O economista e professor da Universidade de Brasília Newton Narciso Gomes Junior afirma que a inclusão da alimentação como direito social na Constituição será muito positiva para a questão da fome no país, no entanto, ele reforça que as garantias fundamentais não podem ser dissociadas umas das outras. Assim, o acesso ao alimento não será totalmente efetivado se não for complementado pela saúde e educação. "Não adianta ter um pouco de saúde e um pouco de alimentação. Isso não são direitos básicos garantidos. Eles não são hierarquizáveis ou dissociáveis", explica. "Mas a inclusão desse item na Carta muda a perspectiva. A fome se trata com urgência e o direito é mais amplo, trata da condição humana."

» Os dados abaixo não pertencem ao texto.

**src/rtl/qspi_ctrl_pkg.sv**
```systemverilog
package qspi_ctrl_pkg;
  typedef enum logic [1:0] {DEV_FLASH = 2'd0, DEV_RAM_A = 2'd1, DEV_RAM_B = 2'd2} dev_e;
  localparam logic [7:0] CMD_RD   = 8'hEB;
  localparam logic [7:0] CMD_WR   = 8'h38;
  localparam int         NIB_CMD  = 2;
  localparam int         NIB_WORD = 8;
endpackage

```
**src/rtl/qspi_addr_dec.sv**
```systemverilog
module qspi_addr_dec
  import qspi_ctrl_pkg::*;
#(
  parameter int DEV_AW = 24
) (
  input  logic [DEV_AW:0]   addr_i,
  output dev_e              dev_o,
  output logic [DEV_AW-1:0] dev_addr_o
);
  always_comb begin
    if (!addr_i[DEV_AW]) begin
      dev_o      = DEV_FLASH;
      dev_addr_o = addr_i[DEV_AW-1:0];
    end else begin
      dev_o      = addr_i[DEV_AW-1] ? DEV_RAM_B : DEV_RAM_A;
      dev_addr_o = {1'b0, addr_i[DEV_AW-2:0]};
    end
  end
endmodule

```
**src/rtl/qspi_bus_seq.sv**
```systemverilog
module qspi_bus_seq
  import qspi_ctrl_pkg::*;
#(
  parameter int DEV_AW = 24,
  parameter int LAT_W  = 2
) (
  input  logic              clk_i,
  input  logic              rst_ni,
  input  logic              start_i,
  input  dev_e              dev_i,
  input  logic              we_i,
  input  logic [DEV_AW-1:0] addr_i,
  input  logic [31:0]       wdata_i,
  input  logic [LAT_W-1:0]  lat_i,
  input  logic              half_i,
  output logic              busy_o,
  output logic              done_o,
  output logic [31:0]       rdata_o,
  output logic              sck_o,
  input  logic [3:0]        sd_i,
  output logic [3:0]        sd_o,
  output logic [3:0]        sd_oe_o,
  output logic [2:0]        cs_no
);
  localparam int NIB_ADDR = DEV_AW / 4;
  localparam int IDX_W    = $clog2(NIB_CMD + NIB_ADDR + (1 << LAT_W) + NIB_WORD);
  localparam logic [2:0] LAST_A = 3'(NIB_ADDR - 1);

  logic              run_q, ph_q, done_q, we_q, ram_q;
  logic [IDX_W-1:0]  idx_q, pre_q, last_q;
  logic [DEV_AW-1:0] addr_q;
  logic [31:0]       wdata_q, rdata_q;
  logic [2:0]        cs_n_q;

  logic [IDX_W-1:0]  cmd_len, pre_n;
  logic [2:0]        a_nib, d_nib;
  logic [4:0]        a_sh, d_sh;
  logic              in_cmd, in_addr, in_data, sample, fin, oe;
  logic [7:0]        cmd;
  logic [3:0]        nib;

  assign cmd_len = ram_q ? IDX_W'(NIB_CMD) : '0;
  assign in_cmd  = idx_q < cmd_len;
  assign in_addr = idx_q < cmd_len + IDX_W'(NIB_ADDR);
  assign in_data = idx_q >= pre_q;
  assign a_nib   = idx_q[2:0] - cmd_len[2:0];
  assign d_nib   = idx_q[2:0] - pre_q[2:0];
  assign a_sh    = {LAST_A - a_nib, 2'b00};
  // byte 0 first, high nibble first inside a byte
  assign d_sh    = {d_nib[2:1], ~d_nib[0], 2'b00};
  assign cmd     = we_q ? CMD_WR : CMD_RD;

  always_comb begin
    nib = '0;
    oe  = 1'b0;
    if (run_q) begin
      if (in_cmd) begin
        nib = idx_q[0] ? cmd[3:0] : cmd[7:4];
        oe  = 1'b1;
      end else if (in_addr) begin
        nib = addr_q[a_sh +: 4];
        oe  = 1'b1;
      end else if (in_data && we_q) begin
        nib = wdata_q[d_sh +: 4];
        oe  = 1'b1;
      end
    end
  end

  assign sample = run_q && !we_q && in_data && (half_i ? !ph_q : ph_q);
  assign fin    = run_q && (idx_q == last_q) && (ph_q || (half_i && !we_q));
  assign pre_n  = ((dev_i != DEV_FLASH) ? IDX_W'(NIB_CMD) : '0) + IDX_W'(NIB_ADDR)
                + (we_i ? '0 : IDX_W'(lat_i));

  always_ff @(posedge clk_i or negedge rst_ni) begin
    if (!rst_ni) begin
      run_q <= 1'b0; ph_q <= 1'b0; done_q <= 1'b0; we_q <= 1'b0; ram_q <= 1'b0;
      idx_q <= '0; pre_q <= '0; last_q <= '0;
      addr_q <= '0; wdata_q <= '0; rdata_q <= '0;
      cs_n_q <= '1;
    end else begin
      done_q <= 1'b0;
      if (start_i && !run_q) begin
        run_q   <= 1'b1;
        ph_q    <= 1'b0;
        idx_q   <= '0;
        we_q    <= we_i;
        ram_q   <= dev_i != DEV_FLASH;
        addr_q  <= addr_i;
        wdata_q <= wdata_i;
        pre_q   <= pre_n;
        last_q  <= pre_n + IDX_W'(NIB_WORD - 1);
        cs_n_q  <= ~(3'b001 << dev_i);
      end else if (run_q) begin
        if (sample) rdata_q[d_sh +: 4] <= sd_i;
        if (fin) begin
          run_q  <= 1'b0;
          ph_q   <= 1'b0;
          cs_n_q <= '1;
          done_q <= 1'b1;
        end else if (ph_q) begin
          ph_q  <= 1'b0;
          idx_q <= idx_q + 1'b1;
        end else begin
          ph_q <= 1'b1;
        end
      end
    end
  end

  assign busy_o  = run_q;
  assign done_o  = done_q;
  assign rdata_o = rdata_q;
  assign sck_o   = ph_q;
  assign sd_o    = nib;
  assign sd_oe_o = {4{oe}};
  assign cs_no   = cs_n_q;

  AST_ONE_CS: assert property (@(posedge clk_i) disable iff (!rst_ni)
    $countones(~cs_n_q) <= 1);
  AST_SCK_SELECTED: assert property (@(posedge clk_i) disable iff (!rst_ni)
    $rose(ph_q) |-> !(&cs_n_q));
  AST_DONE_DESELECTED: assert property (@(posedge clk_i) disable iff (!rst_ni)
    done_q |-> (&cs_n_q));
  AST_NO_FLASH_WRITE: assert property (@(posedge clk_i) disable iff (!rst_ni)
    (start_i && !run_q && we_i) |-> dev_i != DEV_FLASH);
endmodule

```
**src/rtl/qspi_shared_ctrl.sv**
```systemverilog
module qspi_shared_ctrl
  import qspi_ctrl_pkg::*;
#(
  parameter int DEV_AW = 24,
  parameter int LAT_W  = 2
) (
  input  logic              clk_i,
  input  logic              rst_ni,
  input  logic              instr_req_i,
  input  logic [DEV_AW-1:0] instr_addr_i,
  output logic              instr_ready_o,
  output logic [31:0]       instr_rdata_o,
  input  logic              data_req_i,
  input  logic              data_we_i,
  input  logic [DEV_AW:0]   data_addr_i,
  input  logic [31:0]       data_wdata_i,
  output logic              data_ready_o,
  output logic [31:0]       data_rdata_o,
  output logic              sck_o,
  input  logic [3:0]        sd_i,
  output logic [3:0]        sd_o,
  output logic [3:0]        sd_oe_o,
  output logic              cs_flash_no,
  output logic              cs_rama_no,
  output logic              cs_ramb_no
);
  logic [LAT_W-1:0]  lat_q;
  logic              half_q;
  dev_e              d_dev, s_dev;
  logic [DEV_AW-1:0] d_addr, s_addr;
  logic              busy, done, owner_q, skip_q, idle, go, skip, start, s_we;
  logic [31:0]       rdata;
  logic [2:0]        cs_n;

  // latency options sampled from the pads while reset is held
  always_ff @(posedge clk_i) begin
    if (!rst_ni) begin
      lat_q  <= sd_i[LAT_W-1:0];
      half_q <= sd_i[2];
    end
  end

  qspi_addr_dec #(.DEV_AW(DEV_AW)) u_dec (
    .addr_i(data_addr_i), .dev_o(d_dev), .dev_addr_o(d_addr)
  );

  assign idle   = !busy && !done && !skip_q;
  assign go     = idle && (data_req_i || instr_req_i);
  assign skip   = go && data_req_i && data_we_i && d_dev == DEV_FLASH;
  assign start  = go && !skip;
  assign s_dev  = data_req_i ? d_dev : DEV_FLASH;
  assign s_addr = data_req_i ? d_addr : instr_addr_i;
  assign s_we   = data_req_i && data_we_i;

  always_ff @(posedge clk_i or negedge rst_ni) begin
    if (!rst_ni) begin
      owner_q <= 1'b0;
      skip_q  <= 1'b0;
    end else begin
      skip_q <= skip;
      if (go) owner_q <= data_req_i;
    end
  end

  qspi_bus_seq #(.DEV_AW(DEV_AW), .LAT_W(LAT_W)) u_seq (
    .clk_i, .rst_ni,
    .start_i(start), .dev_i(s_dev), .we_i(s_we), .addr_i(s_addr),
    .wdata_i(data_wdata_i), .lat_i(lat_q), .half_i(half_q),
    .busy_o(busy), .done_o(done), .rdata_o(rdata),
    .sck_o, .sd_i, .sd_o, .sd_oe_o, .cs_no(cs_n)
  );

  assign cs_flash_no   = cs_n[DEV_FLASH];
  assign cs_rama_no    = cs_n[DEV_RAM_A];
  assign cs_ramb_no    = cs_n[DEV_RAM_B];
  assign data_ready_o  = (done && owner_q) || skip_q;
  assign instr_ready_o = done && !owner_q;
  assign data_rdata_o  = rdata;
  assign instr_rdata_o = rdata;

  AST_READY_EXCL: assert property (@(posedge clk_i) disable iff (!rst_ni)
    !(instr_ready_o && data_ready_o));
  AST_OE_DESELECTED: assert property (@(posedge clk_i) disable iff (!rst_ni)
    (cs_flash_no && cs_rama_no && cs_ramb_no) |-> sd_oe_o == 4'h0);
  AST_SKIP_NO_CS: assert property (@(posedge clk_i) disable iff (!rst_ni)
    skip_q |-> (cs_flash_no && cs_rama_no && cs_ramb_no));
endmodule

```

O deputado federal Nazareno Fontelenes, presidente da Frente Parlamentar de Segurança Alimentar da Câmara dos Deputados, afirma que o alimento sempre foi tratado como mercadoria e não como direito. "A partir da aprovação da PEC, a própria população vai poder exigir e monitorar essa questão." Fonteneles diz que é preciso garantir tanto o acesso quanto a produção, criando políticas amplas e de abrangência geral. Outra questão defendida pelo deputado é a ampliação do Bolsa Família. Quem está na linha da pobreza teria uma renda secundária garantida. Ele argumenta que a proteção social está presente em diversos países da Europa. "É claro que é preciso autonomia. Mas as universidades públicas, por exemplo, são preenchidas majoritariamente com pessoas que têm boa renda e ninguém acha que isso é esmola", explica. "Hoje o país está no caminho certo. Enquanto em outros locais a fome está crescendo, seguimos o caminho inverso."
Para a nutricionista e professora da Pontifícia Universidade Católica do Paraná Maria Teresa Gomes de Oliveira Ribas ao se tornar um direito social, a alimentação organizará a oferta de serviços nos moldes de um sistema, como ocorre com a assistência social, por exemplo. "A lei terá de estipular as instâncias de funcionamento, a responsabilidade do Estado e a assistência em nutrição. Quando o alimento é inserido em uma lei máxima, como é a Constituição, torna-se uma garantia permanente. O direito à alimentação é o direito à própria vida."
Outra questão que Maria Teresa lembra é o aumento da obesidade na população brasileira. "Nem conseguimos superar a questão da fome e já temos de enfrentar todos os desdobramentos e comorbidades relacionadas à obesidade." Ela explica que a falta de informação e alimentação adequada, mesmo para quem tem condições financeiras, é uma violação de direitos.
Serviço:
A campanha será lançada hoje em Foz do Iguaçu. O evento começa às 19h30 no Centro de Recepção de Visitantes da Itaipu Binacional.